ASH (with the support of the Mirror) calls time on young adults smoking
Friday, August 6, 2021 at 10:15
Simon Clark

The Mirror reports that ‘plans to raise the legal age of buying tobacco to 21’ are being looked at by ‘health officials’.

The 'exclusive' report is accompanied by a leading article in which the paper throws its weight behind the idea.

The fingerprints of ASH are all over the story so I was surprised to be asked to respond.

In fact the Mirror asked for 200 words to be published alongside a comment from ASH. Neither is online but this is my (edited) contribution:

If you can have sex at 16 and drive a car at 17, you should be allowed to buy tobacco at 18.

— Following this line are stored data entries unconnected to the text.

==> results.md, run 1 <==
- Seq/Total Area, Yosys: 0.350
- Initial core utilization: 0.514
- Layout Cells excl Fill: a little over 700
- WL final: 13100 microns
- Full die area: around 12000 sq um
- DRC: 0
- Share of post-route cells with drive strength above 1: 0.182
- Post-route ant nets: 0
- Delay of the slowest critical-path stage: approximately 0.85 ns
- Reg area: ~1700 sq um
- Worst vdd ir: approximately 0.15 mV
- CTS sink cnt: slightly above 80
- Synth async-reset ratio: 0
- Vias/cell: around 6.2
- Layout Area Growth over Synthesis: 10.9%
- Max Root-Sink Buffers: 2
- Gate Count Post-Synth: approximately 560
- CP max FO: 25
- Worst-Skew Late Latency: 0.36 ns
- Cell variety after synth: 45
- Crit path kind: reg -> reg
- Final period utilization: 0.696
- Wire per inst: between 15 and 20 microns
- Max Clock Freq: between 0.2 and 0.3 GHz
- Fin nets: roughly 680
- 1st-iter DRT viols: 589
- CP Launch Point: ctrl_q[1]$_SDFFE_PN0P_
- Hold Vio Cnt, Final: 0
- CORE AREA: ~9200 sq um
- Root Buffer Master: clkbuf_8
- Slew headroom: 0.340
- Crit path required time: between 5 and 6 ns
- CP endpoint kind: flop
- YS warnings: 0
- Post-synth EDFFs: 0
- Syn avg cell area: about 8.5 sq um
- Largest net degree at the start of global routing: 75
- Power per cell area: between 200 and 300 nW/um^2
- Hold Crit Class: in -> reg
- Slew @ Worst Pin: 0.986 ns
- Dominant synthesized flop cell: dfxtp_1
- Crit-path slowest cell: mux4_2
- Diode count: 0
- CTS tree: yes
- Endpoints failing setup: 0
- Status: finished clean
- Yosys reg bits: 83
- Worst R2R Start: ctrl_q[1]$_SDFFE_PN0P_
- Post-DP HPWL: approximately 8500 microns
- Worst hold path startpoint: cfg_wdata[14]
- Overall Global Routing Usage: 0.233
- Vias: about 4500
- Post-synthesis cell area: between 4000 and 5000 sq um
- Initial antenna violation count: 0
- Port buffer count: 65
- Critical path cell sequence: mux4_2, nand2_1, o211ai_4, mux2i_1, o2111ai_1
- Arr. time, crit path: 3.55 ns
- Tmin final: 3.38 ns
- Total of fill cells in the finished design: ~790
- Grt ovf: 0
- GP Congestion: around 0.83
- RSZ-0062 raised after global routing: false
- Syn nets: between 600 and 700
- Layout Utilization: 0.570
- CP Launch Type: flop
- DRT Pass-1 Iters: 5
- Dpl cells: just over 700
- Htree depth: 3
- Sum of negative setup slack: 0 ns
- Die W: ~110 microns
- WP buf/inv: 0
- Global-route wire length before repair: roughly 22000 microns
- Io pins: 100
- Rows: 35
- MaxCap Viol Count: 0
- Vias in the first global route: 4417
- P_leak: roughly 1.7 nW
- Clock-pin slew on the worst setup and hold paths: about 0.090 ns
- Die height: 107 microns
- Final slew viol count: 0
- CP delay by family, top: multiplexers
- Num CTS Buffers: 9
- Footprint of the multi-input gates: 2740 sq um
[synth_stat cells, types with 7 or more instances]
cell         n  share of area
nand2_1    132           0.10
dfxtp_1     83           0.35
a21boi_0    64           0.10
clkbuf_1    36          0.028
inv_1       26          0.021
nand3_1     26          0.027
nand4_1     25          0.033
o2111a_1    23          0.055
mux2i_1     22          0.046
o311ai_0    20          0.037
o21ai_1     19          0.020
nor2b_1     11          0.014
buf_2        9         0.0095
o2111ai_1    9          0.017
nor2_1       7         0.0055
$ cat src/rtl/ucs_pkg.sv
package ucs_pkg;

  localparam int OPC_W = 6;
  localparam int UA_W  = 4;

  localparam logic [OPC_W-1:0] OPC_NOP = 6'h00;
  localparam logic [OPC_W-1:0] OPC_ADD = 6'h01;

  typedef enum logic [UA_W-1:0] {
    UA_F0   = 4'd0,
    UA_F1   = 4'd1,
    UA_F2   = 4'd2,
    UA_F3   = 4'd3,
    UA_DEC  = 4'd4,
    UA_EXE  = 4'd5,
    UA_WB   = 4'd6,
    UA_NOP  = 4'd7,
    UA_HALT = 4'd8
  } uaddr_e;

  // one control word: every enable that acts in a single cycle
  typedef struct packed {
    logic   ld_mar;
    logic   ld_mdr;
    logic   ld_ir;
    logic   ld_tmp;
    logic   rf_we;
    logic   ip_inc;
    logic   dispatch;
    uaddr_e next;
  } uword_t;

  // target of the opcode dispatch taken after decode
  function automatic uaddr_e dispatch_target(input logic [OPC_W-1:0] opc,
                                             input logic rsvd_clear);
    uaddr_e t;
    if (!rsvd_clear)         t = UA_HALT;
    else if (opc == OPC_ADD) t = UA_EXE;
    else if (opc == OPC_NOP) t = UA_NOP;
    else                     t = UA_HALT;
    return t;
  endfunction

endpackage

$ cat src/rtl/ucs_rom.sv
module ucs_rom
  import ucs_pkg::*;
(
  input  uaddr_e upc,
  output uword_t cw
);

  always_comb begin
    cw      = '0;
    cw.next = UA_HALT;
    case (upc)
      UA_F0: begin
        cw.ld_mar = 1'b1;
        cw.next   = UA_F1;
      end
      UA_F1: begin
        cw.next = UA_F2;       // memory sees the address this cycle
      end
      UA_F2: begin
        cw.ld_mdr = 1'b1;
        cw.next   = UA_F3;
      end
      UA_F3: begin
        cw.ld_ir = 1'b1;
        cw.next  = UA_DEC;
      end
      UA_DEC: begin
        cw.dispatch = 1'b1;
        cw.next     = UA_HALT;  // overridden by dispatch
      end
      UA_EXE: begin
        cw.ld_tmp = 1'b1;
        cw.next   = UA_WB;
      end
      UA_WB: begin
        cw.rf_we  = 1'b1;
        cw.ip_inc = 1'b1;
        cw.next   = UA_F0;
      end
      UA_NOP: begin
        cw.ip_inc = 1'b1;
        cw.next   = UA_F0;
      end
      default: begin
        cw.next = UA_HALT;
      end
    endcase
  end

endmodule

$ cat src/rtl/ucs_seq.sv
module ucs_seq
  import ucs_pkg::*;
(
  input  logic             clk,
  input  logic             rst,
  input  uword_t           cw,
  input  logic [OPC_W-1:0] opc,
  input  logic             rsvd_clear,
  output uaddr_e           upc,
  output logic             dispatch_fire
);

  uaddr_e upc_d;

  assign dispatch_fire = cw.dispatch;

  always_comb begin
    if (cw.dispatch) upc_d = dispatch_target(opc, rsvd_clear);
    else             upc_d = cw.next;
  end

  always_ff @(posedge clk) begin
    if (rst) upc <= UA_F0;
    else     upc <= upc_d;
  end

  AST_FETCH_ORDER: assert property (@(posedge clk) disable iff (rst)
    (upc == UA_F0) |=> (upc == UA_F1));

  AST_DISPATCH_ADD: assert property (@(posedge clk) disable iff (rst)
    (upc == UA_DEC && opc == OPC_ADD && rsvd_clear) |=> (upc == UA_EXE));

  AST_HALT_STICKY: assert property (@(posedge clk) disable iff (rst)
    (upc == UA_HALT) |=> (upc == UA_HALT));

endmodule

$ cat src/rtl/ucs_datapath.sv
module ucs_datapath
  import ucs_pkg::*;
#(
  parameter  int XLEN   = 32,
  parameter  int NREGS  = 8,
  localparam int RIDX_W = $clog2(NREGS)
) (
  input  logic              clk,
  input  logic              rst,
  input  uword_t            cw,
  input  logic [XLEN-1:0]   mem_rdata,
  output logic [OPC_W-1:0]  opc,
  output logic              rsvd_clear,
  output logic [XLEN-1:0]   mem_addr,
  output logic [XLEN-1:0]   ip,
  output logic              wb_en,
  output logic [RIDX_W-1:0] wb_dst,
  output logic [XLEN-1:0]   wb_data
);

  localparam int IP_STEP = XLEN / 8;
  localparam int DST_HI  = XLEN - OPC_W - 1;
  localparam int S1_HI   = DST_HI - RIDX_W;
  localparam int S2_HI   = S1_HI - RIDX_W;
  localparam int RSV_W   = XLEN - OPC_W - 3 * RIDX_W;

  function automatic logic [XLEN-1:0] f_add(input logic [XLEN-1:0] a,
                                            input logic [XLEN-1:0] b);
    return a + b;
  endfunction

  function automatic logic [XLEN-1:0] f_ip_next(input logic [XLEN-1:0] p);
    return p + XLEN'(IP_STEP);
  endfunction

  logic [XLEN-1:0]   ip_q, mar_q, mdr_q, ir_q, tmp_q;
  logic [XLEN-1:0]   rf_q [NREGS];
  logic [RIDX_W-1:0] dst_idx, s1_idx, s2_idx;

  assign opc        = ir_q[XLEN-1 -: OPC_W];
  assign dst_idx    = ir_q[DST_HI -: RIDX_W];
  assign s1_idx     = ir_q[S1_HI -: RIDX_W];
  assign s2_idx     = ir_q[S2_HI -: RIDX_W];
  assign rsvd_clear = (ir_q[RSV_W-1:0] == '0);

  assign mem_addr = mar_q;
  assign ip       = ip_q;
  assign wb_en    = cw.rf_we;
  assign wb_dst   = dst_idx;
  assign wb_data  = tmp_q;

  always_ff @(posedge clk) begin
    if (rst) begin
      ip_q  <= '0;
      mar_q <= '0;
      mdr_q <= '0;
      ir_q  <= '0;
      tmp_q <= '0;
    end else begin
      if (cw.ld_mar) mar_q <= ip_q;
      if (cw.ld_mdr) mdr_q <= mem_rdata;
      if (cw.ld_ir)  ir_q  <= mdr_q;
      if (cw.ld_tmp) tmp_q <= f_add(rf_q[s1_idx], rf_q[s2_idx]);
      if (cw.ip_inc) ip_q  <= f_ip_next(ip_q);
    end
  end

  for (genvar k = 0; k < NREGS; k++) begin : g_rf
    always_ff @(posedge clk) begin
      if (rst)                             rf_q[k] <= XLEN'(k);
      else if (cw.rf_we && dst_idx == k)   rf_q[k] <= tmp_q;
    end
  end

  AST_MAR_FROM_IP: assert property (@(posedge clk) disable iff (rst)
    cw.ld_mar |=> (mar_q == $past(ip_q)));

  AST_IP_STEP: assert property (@(posedge clk) disable iff (rst)
    !$stable(ip_q) |-> (ip_q == $past(ip_q) + XLEN'(IP_STEP)));

  AST_WB_ONLY_ADD: assert property (@(posedge clk) disable iff (rst)
    wb_en |-> (opc == OPC_ADD && rsvd_clear));

endmodule

$ cat src/rtl/ucs_top.sv
module ucs_top
  import ucs_pkg::*;
#(
  parameter  int XLEN   = 32,
  parameter  int NREGS  = 8,
  localparam int RIDX_W = $clog2(NREGS)
) (
  input  logic              clk,
  input  logic              rst,
  output logic [XLEN-1:0]   mem_addr_o,
  input  logic [XLEN-1:0]   mem_rdata_i,
  output logic [XLEN-1:0]   ip_o,
  output logic [UA_W-1:0]   upc_o,
  output logic              halted_o,
  output logic              wb_en_o,
  output logic [RIDX_W-1:0] wb_dst_o,
  output logic [XLEN-1:0]   wb_data_o
);

  uaddr_e           upc;
  uword_t           cw;
  logic [OPC_W-1:0] opc;
  logic             rsvd_clear;
  logic             dispatch_fire;
  logic             in_halt;
  logic             in_nop;

  ucs_rom u_rom (
    .upc (upc),
    .cw  (cw)
  );

  ucs_seq u_seq (
    .clk           (clk),
    .rst           (rst),
    .cw            (cw),
    .opc           (opc),
    .rsvd_clear    (rsvd_clear),
    .upc           (upc),
    .dispatch_fire (dispatch_fire)
  );

  ucs_datapath #(.XLEN(XLEN), .NREGS(NREGS)) u_dp (
    .clk        (clk),
    .rst        (rst),
    .cw         (cw),
    .mem_rdata  (mem_rdata_i),
    .opc        (opc),
    .rsvd_clear (rsvd_clear),
    .mem_addr   (mem_addr_o),
    .ip         (ip_o),
    .wb_en      (wb_en_o),
    .wb_dst     (wb_dst_o),
    .wb_data    (wb_data_o)
  );

  assign in_halt  = (upc == UA_HALT);
  assign in_nop   = (upc == UA_NOP);
  assign upc_o    = upc;
  assign halted_o = in_halt;

  AST_HALT_NO_WRITE: assert property (@(posedge clk) disable iff (rst)
    in_halt |-> !wb_en_o);

  AST_NOP_RETURNS: assert property (@(posedge clk) disable iff (rst)
    in_nop |=> (upc == UA_F0));

  AST_DISPATCH_AT_DECODE: assert property (@(posedge clk) disable iff (rst)
    dispatch_fire |-> $stable(ip_o));

endmodule

$ cat config.mk
export PLATFORM = sky130hd
export DESIGN_NAME = ucs_top
export DESIGN_NICKNAME = d
export VERILOG_FILES = /design/src/rtl/ucs_pkg.sv /design/src/rtl/ucs_rom.sv /design/src/rtl/ucs_seq.sv /design/src/rtl/ucs_datapath.sv /design/src/rtl/ucs_top.sv
export SDC_FILE = /design/constraint.sdc
export NUM_CORES = 1
export LEC_CHECK = 0
export BUFFER_PORTS_ARGS = -buffer_cell sky130_fd_sc_hd__clkbuf_2
export CORE_UTILIZATION = 40
export CTS_CLUSTER_DIAMETER = 80
export DETAILED_ROUTE_END_ITERATION = 10
export PLACE_DENSITY = 0.56
export SYNTH_ARGS = -nofsm -noshare
export SYNTH_HDL_FRONTEND = slang
export SYNTH_SLANG_ARGS = --single-unit
$ cat constraint.sdc
create_clock -name clk -period 5.55 [get_ports clk]
set_clock_uncertainty 0.05 [all_clocks]
set_input_delay 1.11 -clock clk [delete_from_list [all_inputs] [get_ports clk]]
set_output_delay 1.11 -clock clk [all_outputs]
set_load 0.05 [all_outputs]
File: src/rtl/fa_arith.sv
// Arithmetic core: one shared adder serves ADD, SUB, RSB, ADC and SBC.
// Subtraction is done by inverting one operand and forcing or passing the
// carry-in, so carry reads as "no borrow". Purely combinational.
module fa_arith #(
    parameter int W = 32
) (
    input  logic [3:0]   op,
    input  logic [W-1:0] a,
    input  logic [W-1:0] b,
    input  logic         c_in,
    output logic [W-1:0] sum,
    output logic         c_out,
    output logic         ovf,
    output logic         is_arith
);
    import flag_alu_pkg::*;

    localparam int MSB = W - 1;

    logic [W-1:0] x;
    logic [W-1:0] y;
    logic         cin;
    logic [W:0]   wide;

    // Select adder operands and carry-in for the requested operation.
    always_comb begin
        x        = a;
        y        = b;
        cin      = 1'b0;
        is_arith = 1'b1;
        case (alu_op_e'(op))
            OP_ADD: begin x = a;  y = b;  cin = 1'b0; end
            OP_SUB: begin x = a;  y = ~b; cin = 1'b1; end
            OP_RSB: begin x = b;  y = ~a; cin = 1'b1; end
            OP_ADC: begin x = a;  y = b;  cin = c_in; end
            OP_SBC: begin x = a;  y = ~b; cin = c_in; end
            default: is_arith = 1'b0;
        endcase
    end

    // Single adder with carry out and signed overflow.
    always_comb begin
        wide  = {1'b0, x} + {1'b0, y} + {{W{1'b0}}, cin};
        sum   = wide[MSB:0];
        c_out = wide[W];
        ovf   = (x[MSB] == y[MSB]) && (wide[MSB] != x[MSB]);
    end

endmodule

File: src/rtl/fa_logic.sv
// Bitwise unit: AND, OR, XOR, AND-NOT and OR-NOT. Purely combinational.
module fa_logic #(
    parameter int W = 32
) (
    input  logic [3:0]   op,
    input  logic [W-1:0] a,
    input  logic [W-1:0] b,
    output logic [W-1:0] res,
    output logic         is_logic
);
    import flag_alu_pkg::*;

    // Pick the bitwise function for the requested operation.
    always_comb begin
        res      = '0;
        is_logic = 1'b1;
        case (alu_op_e'(op))
            OP_AND: res = a & b;
            OP_ORR: res = a | b;
            OP_EOR: res = a ^ b;
            OP_BIC: res = a & ~b;
            OP_ORN: res = a | ~b;
            default: is_logic = 1'b0;
        endcase
    end

endmodule

File: src/rtl/fa_cond.sv
// Condition evaluator: decides from the current flags whether an operation
// may execute. Codes 14 and 15 always pass. Purely combinational.
module fa_cond (
    input  logic [3:0]            cond,
    input  flag_alu_pkg::flags_t  fl,
    output logic                  pass
);
    import flag_alu_pkg::*;

    logic ge;

    // Evaluate the selected condition.
    always_comb begin
        ge = (fl.n == fl.v);
        case (cond_e'(cond))
            CC_EQ:   pass = fl.z;
            CC_NE:   pass = !fl.z;
            CC_CS:   pass = fl.c;
            CC_CC:   pass = !fl.c;
            CC_MI:   pass = fl.n;
            CC_PL:   pass = !fl.n;
            CC_VS:   pass = fl.v;
            CC_VC:   pass = !fl.v;
            CC_HI:   pass = fl.c && !fl.z;
            CC_LS:   pass = !fl.c || fl.z;
            CC_GE:   pass = ge;
            CC_LT:   pass = !ge;
            CC_GT:   pass = !fl.z && ge;
            CC_LE:   pass = fl.z || !ge;
            default: pass = 1'b1;
        endcase
    end

endmodule

File: src/rtl/flag_alu.sv
// Top of the execute unit. Registers the result and the N/Z/C/V flags.
// An operation runs only if in_valid is high, the opcode is defined and
// the condition passes on the flags held before this edge. The stored
// carry feeds ADC/SBC for multiword chains. Synchronous active-low reset.
module flag_alu #(
    parameter int W = 32
) (
    input  logic         clk,
    input  logic         rst_n,
    input  logic         in_valid,
    input  logic [3:0]   op_code,
    input  logic         set_flags,
    input  logic [3:0]   cond,
    input  logic [W-1:0] opnd_a,
    input  logic [W-1:0] opnd_b,
    output logic [W-1:0] res_q,
    output logic         out_valid,
    output logic         flag_n,
    output logic         flag_z,
    output logic         flag_c,
    output logic         flag_v
);
    import flag_alu_pkg::*;

    localparam int MSB = W - 1;

    flags_t       fl_q;
    logic [W-1:0] a_sum;
    logic         a_cout;
    logic         a_ovf;
    logic         is_arith;
    logic [W-1:0] l_res;
    logic         is_logic;
    logic         cond_ok;
    logic         exec;
    logic [W-1:0] nxt_res;

    fa_arith #(.W(W)) u_arith (
        .op       (op_code),
        .a        (opnd_a),
        .b        (opnd_b),
        .c_in     (fl_q.c),
        .sum      (a_sum),
        .c_out    (a_cout),
        .ovf      (a_ovf),
        .is_arith (is_arith)
    );

    fa_logic #(.W(W)) u_logic (
        .op       (op_code),
        .a        (opnd_a),
        .b        (opnd_b),
        .res      (l_res),
        .is_logic (is_logic)
    );

    fa_cond u_cond (
        .cond (cond),
        .fl   (fl_q),
        .pass (cond_ok)
    );

    // Decide whether this cycle's operation commits, and merge results.
    always_comb begin
        exec    = in_valid && cond_ok && (is_arith || is_logic);
        nxt_res = is_arith ? a_sum : l_res;
    end

    // Result and valid register.
    always_ff @(posedge clk) begin
        if (!rst_n) begin
            res_q     <= '0;
            out_valid <= 1'b0;
        end else begin
            out_valid <= exec;
            if (exec) res_q <= nxt_res;
        end
    end

    // Status flag register; C and V change only for arithmetic.
    always_ff @(posedge clk) begin
        if (!rst_n) begin
            fl_q <= '0;
        end else if (exec && set_flags) begin
            fl_q.n <= nxt_res[MSB];
            fl_q.z <= (nxt_res == '0);
            if (is_arith) begin
                fl_q.c <= a_cout;
                fl_q.v <= a_ovf;
            end
        end
    end

    assign flag_n = fl_q.n;
    assign flag_z = fl_q.z;
    assign flag_c = fl_q.c;
    assign flag_v = fl_q.v;

endmodule

File: config.mk
export PLATFORM = sky130hd
export DESIGN_NAME = flag_alu
export DESIGN_NICKNAME = d
export VERILOG_FILES = /design/src/rtl/flag_alu_pkg.sv /design/src/rtl/fa_arith.sv /design/src/rtl/fa_logic.sv /design/src/rtl/fa_cond.sv /design/src/rtl/flag_alu.sv
export SDC_FILE = /design/constraint.sdc
export NUM_CORES = 1
export LEC_CHECK = 0
export CAP_MARGIN = 20
export CORE_AREA = 2 2 155 157
export CTS_CLUSTER_DIAMETER = 200
export DETAILED_ROUTE_END_ITERATION = 12
export DIE_AREA = 0 0 157 159
export GPL_ROUTABILITY_DRIVEN = 0
export HOLD_SLACK_MARGIN = 0.02
export SLEW_MARGIN = 20
export SYNTH_ARGS = -nofsm -noshare
export SYNTH_HDL_FRONTEND = slang
export SYNTH_SLANG_ARGS = --single-unit
export TNS_END_PERCENT = 5
File: constraint.sdc
create_clock -name clk -period 7.8 [get_ports clk]
set_clock_uncertainty 0.2 [all_clocks]
set_input_delay 1.56 -clock clk [delete_from_list [all_inputs] [get_ports clk]]
set_output_delay 1.56 -clock clk [all_outputs]
set_load 0.01 [all_outputs]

In the eyes of the law, you’re an adult at 18. Treating young adults like children insults their intelligence.

You certainly don’t have to be 21 to know that smoking is potentially harmful.

But raising the age of sale won’t stop young people smoking. It will simply drive tobacco underground.

Far from protecting younger consumers, it will expose more to illicit and counterfeit tobacco, origin unknown.

In response ASH CEO Deborah Arnott wrote:

Simon Clark, whose organisation, Forest, is funded by tobacco firms, says if you’re old enough to have sex at 16 or join the Army, you’re old enough to smoke. But he’s wrong.

Cut to the Mirror’s leading article:

Every anti-smoking measure was at first opposed by the tobacco lobby.

A rule of thumb is that the louder the criticism of laws intended to save lives, the more effective they are likely to be.

Call me cynical but I wonder if Deborah wrote that as well!